EXERCISE PROMPT
The following data has a line with "0.279 | 0.643 |" and a line with "Power figures use". Write out exactly those lines and all the lines between them.

Records excerpted from a collection:
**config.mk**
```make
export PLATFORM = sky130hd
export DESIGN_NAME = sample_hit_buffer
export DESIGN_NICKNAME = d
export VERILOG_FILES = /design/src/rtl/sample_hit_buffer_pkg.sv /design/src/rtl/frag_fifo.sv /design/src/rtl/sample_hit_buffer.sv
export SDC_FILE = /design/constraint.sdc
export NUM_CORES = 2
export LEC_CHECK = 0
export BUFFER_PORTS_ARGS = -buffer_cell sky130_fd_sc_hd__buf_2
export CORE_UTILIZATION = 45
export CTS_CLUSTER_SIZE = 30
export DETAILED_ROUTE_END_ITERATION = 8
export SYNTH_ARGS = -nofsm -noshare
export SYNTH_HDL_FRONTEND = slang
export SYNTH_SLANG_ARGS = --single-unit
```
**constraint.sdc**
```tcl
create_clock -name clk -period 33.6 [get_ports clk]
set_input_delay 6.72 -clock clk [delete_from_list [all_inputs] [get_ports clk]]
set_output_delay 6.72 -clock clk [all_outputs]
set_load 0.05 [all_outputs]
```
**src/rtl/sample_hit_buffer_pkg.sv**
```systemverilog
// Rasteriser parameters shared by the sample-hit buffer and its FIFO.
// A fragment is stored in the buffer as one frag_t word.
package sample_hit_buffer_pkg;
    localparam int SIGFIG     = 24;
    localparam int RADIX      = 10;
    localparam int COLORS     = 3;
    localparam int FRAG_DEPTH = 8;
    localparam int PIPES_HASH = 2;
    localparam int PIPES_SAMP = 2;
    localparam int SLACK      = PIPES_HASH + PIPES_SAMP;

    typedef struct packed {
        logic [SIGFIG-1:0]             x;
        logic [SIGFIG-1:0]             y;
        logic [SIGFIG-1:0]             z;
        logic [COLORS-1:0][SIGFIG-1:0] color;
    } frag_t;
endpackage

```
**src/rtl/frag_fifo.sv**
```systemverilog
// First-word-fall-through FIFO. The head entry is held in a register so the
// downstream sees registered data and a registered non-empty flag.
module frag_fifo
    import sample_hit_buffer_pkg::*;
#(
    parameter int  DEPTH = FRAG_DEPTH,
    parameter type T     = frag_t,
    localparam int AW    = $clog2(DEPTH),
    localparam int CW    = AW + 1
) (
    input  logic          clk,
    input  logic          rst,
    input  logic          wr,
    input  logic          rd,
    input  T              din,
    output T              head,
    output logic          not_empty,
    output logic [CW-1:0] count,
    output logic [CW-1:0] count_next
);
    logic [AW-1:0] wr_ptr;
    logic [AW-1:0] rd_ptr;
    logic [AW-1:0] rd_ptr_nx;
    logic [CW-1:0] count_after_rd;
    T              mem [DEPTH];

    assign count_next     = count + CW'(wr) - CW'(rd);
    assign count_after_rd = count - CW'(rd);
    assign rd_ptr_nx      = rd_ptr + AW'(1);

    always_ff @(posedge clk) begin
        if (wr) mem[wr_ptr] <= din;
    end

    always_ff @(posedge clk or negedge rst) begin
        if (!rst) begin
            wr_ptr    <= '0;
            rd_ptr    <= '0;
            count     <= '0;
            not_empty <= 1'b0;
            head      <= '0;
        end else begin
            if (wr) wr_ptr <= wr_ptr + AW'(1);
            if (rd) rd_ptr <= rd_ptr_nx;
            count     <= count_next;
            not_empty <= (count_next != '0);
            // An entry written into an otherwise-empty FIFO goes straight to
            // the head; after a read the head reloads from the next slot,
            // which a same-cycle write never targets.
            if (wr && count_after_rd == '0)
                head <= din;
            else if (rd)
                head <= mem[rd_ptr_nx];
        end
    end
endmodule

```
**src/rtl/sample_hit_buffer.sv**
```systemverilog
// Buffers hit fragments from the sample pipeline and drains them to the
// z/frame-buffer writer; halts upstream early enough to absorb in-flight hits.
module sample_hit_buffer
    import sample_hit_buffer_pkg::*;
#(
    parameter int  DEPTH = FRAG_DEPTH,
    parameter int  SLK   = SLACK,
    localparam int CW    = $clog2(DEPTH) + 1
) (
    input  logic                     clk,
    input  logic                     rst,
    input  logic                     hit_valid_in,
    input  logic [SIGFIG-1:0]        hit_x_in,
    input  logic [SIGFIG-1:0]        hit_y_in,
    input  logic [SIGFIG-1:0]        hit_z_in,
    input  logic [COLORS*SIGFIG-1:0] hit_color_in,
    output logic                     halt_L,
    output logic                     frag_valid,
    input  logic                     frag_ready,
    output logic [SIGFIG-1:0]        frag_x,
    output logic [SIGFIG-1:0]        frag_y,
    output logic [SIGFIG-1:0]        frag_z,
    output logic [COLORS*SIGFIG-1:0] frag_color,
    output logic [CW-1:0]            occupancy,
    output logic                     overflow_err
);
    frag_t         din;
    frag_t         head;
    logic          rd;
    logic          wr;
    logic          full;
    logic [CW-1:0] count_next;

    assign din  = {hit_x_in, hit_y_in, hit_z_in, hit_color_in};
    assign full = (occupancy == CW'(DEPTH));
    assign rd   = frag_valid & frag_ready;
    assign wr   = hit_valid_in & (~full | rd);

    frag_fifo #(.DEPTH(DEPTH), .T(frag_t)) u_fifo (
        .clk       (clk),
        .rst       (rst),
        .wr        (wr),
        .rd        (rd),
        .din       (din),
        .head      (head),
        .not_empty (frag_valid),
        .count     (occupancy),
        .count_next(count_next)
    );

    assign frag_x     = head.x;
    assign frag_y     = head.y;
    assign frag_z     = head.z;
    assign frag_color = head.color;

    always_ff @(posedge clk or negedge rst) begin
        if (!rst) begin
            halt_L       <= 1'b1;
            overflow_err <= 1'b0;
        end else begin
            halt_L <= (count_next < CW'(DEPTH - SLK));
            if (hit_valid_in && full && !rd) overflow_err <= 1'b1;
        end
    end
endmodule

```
...
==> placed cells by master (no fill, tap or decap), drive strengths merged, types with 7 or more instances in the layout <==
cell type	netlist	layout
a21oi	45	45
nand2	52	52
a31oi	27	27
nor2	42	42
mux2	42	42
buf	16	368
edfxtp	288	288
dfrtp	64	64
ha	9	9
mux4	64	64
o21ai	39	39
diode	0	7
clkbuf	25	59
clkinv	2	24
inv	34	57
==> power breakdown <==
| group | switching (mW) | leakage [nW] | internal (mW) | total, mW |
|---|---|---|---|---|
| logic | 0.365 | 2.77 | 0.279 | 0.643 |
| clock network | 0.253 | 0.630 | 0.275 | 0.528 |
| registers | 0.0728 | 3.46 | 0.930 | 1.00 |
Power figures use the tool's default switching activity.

ANSWER TO THIS EXERCISE
| logic | 0.365 | 2.77 | 0.279 | 0.643 |
| clock network | 0.253 | 0.630 | 0.275 | 0.528 |
| registers | 0.0728 | 3.46 | 0.930 | 1.00 |
Power figures use the tool's default switching activity.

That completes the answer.